Continued Expansion of Immuno-Oncology – GI Malignancies Are Not Immune

By: Arnold DuBell, Ph.D., M.B.A., Consultant, Clinical & Scientific Assessment, Kantar Health and Stephanie Hawthorne, Ph.D., Vice President, Clinical & Scientific Assessment, Kantar Health 

It seems impossible to attend an oncology conference these days without immuno-oncology being a significant focus, and it’s starting to become passé. Well, not quite. Two years ago the idea of this treatment class playing a role in gastrointestinal (GI) cancers seemed unlikely. However, as we learned yesterday at the 2016 American Society of Clinical Oncology (ASCO) Gastrointestinal (GI) Cancers Symposium, these tumors might be immune-sensitive after all. Updated data and new results were reported for several checkpoint inhibitors, which collectively support the continued development of these drugs in GI cancers.

In gastric cancer, first results of the CheckMate-032 trial were presented for Opdivo® (nivolumab, Bristol-Myers Squib/Ono Pharmaceuticals).1  In a heavily pretreated population of 59 patients with gastric or gastroesophageal junction (GEJ) cancer, single-agent Opdivo (at a dose of 3 mg/kg) resulted in a 14% objective response rate (ORR), which included one patient with a complete response. Among the responding patients, median duration of response was 7.1 months. Across all patients, the median progression-free survival (PFS) was 1.4 months, the median overall survival (OS) was 5.0 months, the six-month OS rate was 49%, and encouragingly 36% of patients were alive at one year. There was a slight correlation between ORR and PD-L1 expression, with higher ORR observed in PD-L1-positive patients compared with PD-L1–negative patients (27% versus 12%, using expression in 1% or more of the tumor cells as the definition of PD-L1-positivity). Consistent with studies in other tumor types, Opdivo was well tolerated, with only 17% of patients experiencing a Grade 3 or 4 adverse event. The efficacy data for Opdivo appear, at first glance, to be in line with the activity previously reported for Keytruda® (pembrolizumab, Merck & Co.): 22% ORR, 1.9-month median PFS, and 69% six-month OS in heavily pretreated PD-L1-positive gastric cancer.2

Also debuting data in gastric/GEJ cancer at ASCO GI 2016 was avelumab (MSB0010718C, Merck KGaA/Pfizer). The gastric cancer cohort of the JAVELIN Solid Tumor trial enrolled 75 patients and treated them with avelumab monotherapy in either the second-line setting (n=20) or as maintenance therapy following first-line chemotherapy (n=55).3  In second-line, avelumab produced a 15% ORR and 2.7-month PFS among all patients, and like the Opdivo results there was a suggested correlation between ORR and PD-L1 expression, with higher ORR observed in PD-L1-positive patients compared with PD-L1–negative patients (20% versus 0%, using 1% or more as the definition of PD-L1 positivity along with caution due to small sample sizes). Similar outcomes were reported in the JAVELIN Solid Tumor Japan trial’s gastric cancer cohort: 15% ORR in all patients and suggested correlation with PD-L1 expression (40% in PD-L1-positive versus 7% in PD-L1-negative patients, using 1% or more as the definition of PD-L1 positivity and caution due to small sample sizes).4

Although these study data are all preliminary, they serve collectively to provide evidence that checkpoint inhibition has clinical activity in metastatic gastric cancer and support the multiple Phase III trials that are already underway for all three of these drugs. While these data also suggest PD-L1 overexpression might correlate with improved ORR, the data are reminiscent of outcomes observed in other tumors and further perpetuate ideas that PD-L1 might not be the best biomarker to select patients for treatment with a checkpoint inhibitor.

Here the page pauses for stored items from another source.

<file path="src/rtl/sccb_defs.sv">
// Shared definitions for the SCCB init sequencer: phase codes,
// table markers and FSM state encoding.
package sccb_defs;

  localparam logic [2:0] PHASE_W3 = 3'b001;
  localparam logic [2:0] PHASE_W2 = 3'b010;
  localparam logic [2:0] PHASE_R2 = 3'b100;

  localparam logic [15:0] ENTRY_END   = 16'hFFFF;
  localparam logic [15:0] ENTRY_DELAY = 16'hFFF0;

  localparam logic [2:0] ST_IDLE   = 3'd0;
  localparam logic [2:0] ST_FETCH  = 3'd1;
  localparam logic [2:0] ST_DECODE = 3'd2;
  localparam logic [2:0] ST_ISSUE  = 3'd3;
  localparam logic [2:0] ST_WAIT   = 3'd4;
  localparam logic [2:0] ST_GAP    = 3'd5;
  localparam logic [2:0] ST_DELAY  = 3'd6;
  localparam logic [2:0] ST_DONE   = 3'd7;

  typedef enum logic [2:0] {
    S_IDLE   = ST_IDLE,
    S_FETCH  = ST_FETCH,
    S_DECODE = ST_DECODE,
    S_ISSUE  = ST_ISSUE,
    S_WAIT   = ST_WAIT,
    S_GAP    = ST_GAP,
    S_DELAY  = ST_DELAY,
    S_DONE   = ST_DONE
  } state_t;

endpackage

</file>
<file path="src/rtl/ov7670_init_rom.sv">
// Register table for the OV7670, read with one cycle of latency.
// MODE selects an alternate table (1: short, 2: empty, 3: no END).
module ov7670_init_rom
  import sccb_defs::*;
#(
  parameter int AW   = 8,
  parameter int MODE = 0
) (
  input  logic          i_clk,
  input  logic          i_reset_n,
  input  logic [AW-1:0] i_addr,
  output logic [15:0]   o_entry
);

  logic [15:0] w_entry;

  always_comb begin
    w_entry = ENTRY_END;
    if (MODE == 3) begin
      w_entry = {8'h20, 8'(i_addr)};
    end else if (MODE == 2) begin
      w_entry = ENTRY_END;
    end else if (MODE == 1) begin
      case (int'(i_addr))
        0:       w_entry = 16'h1280;
        1:       w_entry = ENTRY_DELAY;
        2:       w_entry = 16'h1214;
        default: w_entry = ENTRY_END;
      endcase
    end else begin
      // soft reset first, then settle before the real config
      case (int'(i_addr))
        0:       w_entry = 16'h1280;
        1:       w_entry = ENTRY_DELAY;
        2:       w_entry = 16'h1204;
        3:       w_entry = 16'h1100;
        4:       w_entry = 16'h0C00;
        5:       w_entry = 16'h3E00;
        6:       w_entry = 16'h40D0;
        7:       w_entry = 16'h3A04;
        8:       w_entry = 16'h8C00;
        default: w_entry = ENTRY_END;
      endcase
    end
  end

  always_ff @(posedge i_clk or negedge i_reset_n) begin
    if (!i_reset_n) o_entry <= '0;
    else            o_entry <= w_entry;
  end

endmodule

</file>
<file path="src/rtl/sccb_init_sequencer.sv">
// Walks the init table and issues one 3-phase SCCB write per entry,
// with settling delays, bus-free gaps and a per-write timeout.
module sccb_init_sequencer
  import sccb_defs::*;
#(
  parameter int          CLK_FREQ_HZ    = 100_000_000,
  parameter int          DELAY_MS       = 10,
  parameter int          GAP_CYCLES     = 1000,
  parameter int          TIMEOUT_CYCLES = 2_000_000,
  parameter logic [7:0]  DEV_ADDR       = 8'h42,
  parameter int          ROM_AW         = 8,
  parameter int          ROM_MODE       = 0
) (
  input  logic              i_clk,
  input  logic              i_reset_n,
  input  logic              i_start,
  input  logic [2:0]        i_phase_done,
  output logic [7:0]        o_main_addr,
  output logic [7:0]        o_sub_addr,
  output logic [7:0]        o_data,
  output logic [2:0]        o_phase,
  output logic              o_busy,
  output logic              o_done,
  output logic              o_error,
  output logic [ROM_AW-1:0] o_index
);

  localparam int DLY_RAW = DELAY_MS * (CLK_FREQ_HZ / 1000);
  localparam int DLY_LD  = (DLY_RAW > 0) ? DLY_RAW - 1 : 0;
  localparam int GAP_LD  = (GAP_CYCLES > 0) ? GAP_CYCLES - 1 : 0;
  localparam int TO_LD   = (TIMEOUT_CYCLES > 0) ? TIMEOUT_CYCLES - 1 : 0;
  localparam int MAX_A   = (DLY_LD > GAP_LD) ? DLY_LD : GAP_LD;
  localparam int MAX_LD  = (MAX_A > TO_LD) ? MAX_A : TO_LD;
  localparam int CW      = (MAX_LD > 0) ? $clog2(MAX_LD + 1) : 1;

  state_t            r_state, w_state;
  logic [ROM_AW-1:0] r_index, w_index;
  logic [CW-1:0]     r_cnt, w_cnt;
  logic [2:0]        r_phase, w_phase;
  logic [7:0]        r_sub, w_sub;
  logic [7:0]        r_data, w_data;
  logic              r_busy, w_busy;
  logic              r_done, w_done;
  logic              r_error, w_error;
  logic              r_pd_q;
  logic [15:0]       w_entry;
  logic              w_rise;
  logic              w_last;
  logic              w_unused_pd;

  ov7670_init_rom #(
    .AW   (ROM_AW),
    .MODE (ROM_MODE)
  ) u_rom (
    .i_clk     (i_clk),
    .i_reset_n (i_reset_n),
    .i_addr    (r_index),
    .o_entry   (w_entry)
  );

  assign w_rise      = i_phase_done[0] & ~r_pd_q;
  assign w_last      = (r_index == {ROM_AW{1'b1}});
  assign w_unused_pd = ^i_phase_done[2:1];

  always_comb begin
    w_state = r_state;
    w_index = r_index;
    w_cnt   = r_cnt;
    w_phase = r_phase;
    w_sub   = r_sub;
    w_data  = r_data;
    w_busy  = r_busy;
    w_done  = r_done;
    w_error = r_error;
    unique case (r_state)
      S_IDLE, S_DONE: begin
        if (i_start) begin
          w_index = '0;
          w_error = 1'b0;
          w_done  = 1'b0;
          w_busy  = 1'b1;
          w_state = S_FETCH;
        end
      end
      S_FETCH: w_state = S_DECODE;
      S_DECODE: begin
        if (w_entry == ENTRY_END) begin
          w_busy  = 1'b0;
          w_done  = 1'b1;
          w_state = S_DONE;
        end else if (w_entry == ENTRY_DELAY) begin
          w_cnt   = CW'(DLY_LD);
          w_state = S_DELAY;
        end else begin
          w_sub   = w_entry[15:8];
          w_data  = w_entry[7:0];
          w_cnt   = CW'(TO_LD);
          w_phase = PHASE_W3;
          w_state = S_ISSUE;
        end
      end
      S_ISSUE: w_state = S_WAIT;
      S_WAIT: begin
        if (w_rise) begin
          w_phase = '0;
          if (w_last) begin
            w_busy  = 1'b0;
            w_done  = 1'b1;
            w_state = S_DONE;
          end else begin
            w_index = r_index + ROM_AW'(1);
            w_cnt   = CW'(GAP_LD);
            w_state = S_GAP;
          end
        end else if (r_cnt == '0) begin
          w_phase = '0;
          w_error = 1'b1;
          w_busy  = 1'b0;
          w_done  = 1'b1;
          w_state = S_DONE;
        end else begin
          w_cnt = r_cnt - CW'(1);
        end
      end
      S_GAP: begin
        if (r_cnt == '0) w_state = S_FETCH;
        else             w_cnt   = r_cnt - CW'(1);
      end
      S_DELAY: begin
        if (r_cnt != '0) begin
          w_cnt = r_cnt - CW'(1);
        end else if (w_last) begin
          w_busy  = 1'b0;
          w_done  = 1'b1;
          w_state = S_DONE;
        end else begin
          w_index = r_index + ROM_AW'(1);
          w_state = S_FETCH;
        end
      end
      default: w_state = S_IDLE;
    endcase
  end

  always_ff @(posedge i_clk or negedge i_reset_n) begin
    if (!i_reset_n) begin
      r_state <= S_IDLE;
      r_index <= '0;
      r_cnt   <= '0;
      r_phase <= '0;
      r_sub   <= '0;
      r_data  <= '0;
      r_busy  <= 1'b0;
      r_done  <= 1'b0;
      r_error <= 1'b0;
      r_pd_q  <= 1'b0;
    end else begin
      r_state <= w_state;
      r_index <= w_index;
      r_cnt   <= w_cnt;
      r_phase <= w_phase;
      r_sub   <= w_sub;
      r_data  <= w_data;
      r_busy  <= w_busy;
      r_done  <= w_done;
      r_error <= w_error;
      r_pd_q  <= i_phase_done[0];
    end
  end

  assign o_main_addr = DEV_ADDR;
  assign o_sub_addr  = r_sub;
  assign o_data      = r_data;
  assign o_phase     = r_phase;
  assign o_busy      = r_busy;
  assign o_done      = r_done;
  assign o_error     = r_error;
  assign o_index     = r_index;

endmodule

</file>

Results were also reported for this class in metastatic esophageal cancer. The Ono Pharmaceuticals-sponsored Phase II ONO‐4538‐07 study enrolled 65 squamous cell carcinoma esophageal cancer patients and treated them with single-agent Opdivo (3 mg/kg q2w). In this heavily pretreated population, Opdivo produced a 17% ORR by central review, with 1.5-month median PFS and 10.8-month median OS.5  Among those patients who achieved a response, the duration is quite long (median was not reached, but all responding patients seemed to remain in response for at least eight months based on a review of the spider plot). This trial did not provide an analysis of outcomes according to patient PD-L1 status or other biomarker.

The KEYNOTE-028 trial evaluated Keytruda (10 mg/kg q2w) in relapsed/refractory metastatic esophageal cancer patients, specifically enrolling only PD-L1-positive patients, defined as expression in 1% or more of tumor or inflammatory cells or positive bands in the stroma. In  patients with predominantly squamous cell carcinoma treated in the third-line or later, the observed ORR of 30% among evaluable patients (n=23) was quite encouraging.6 These efficacy data were a reprisal of data originally presented at ASCO 2015,7 but of particular interest was new data presented on a gene expression signature composed of six genes that play a role in adaptive immune response. In tumors with a high inflamed signature score, there was a propensity toward higher likelihood of prolonged PFS compared with patients with a low score. Even among patients with a high signature score, there still appeared to be a subpopulation with greater benefit, so more work is needed to fully understand how to identify the most responsive patients with PD-1 inhibition, but this data was an intriguing step in the move beyond PD-L1 immunohistochemistry assays.

As in gastric cancer, development of PD-1 inhibitors is advancing quickly in esophageal cancer. Opdivo and Keytruda have recently initiated Phase III trials in this disease, with both targeting the relapsed/refractory setting.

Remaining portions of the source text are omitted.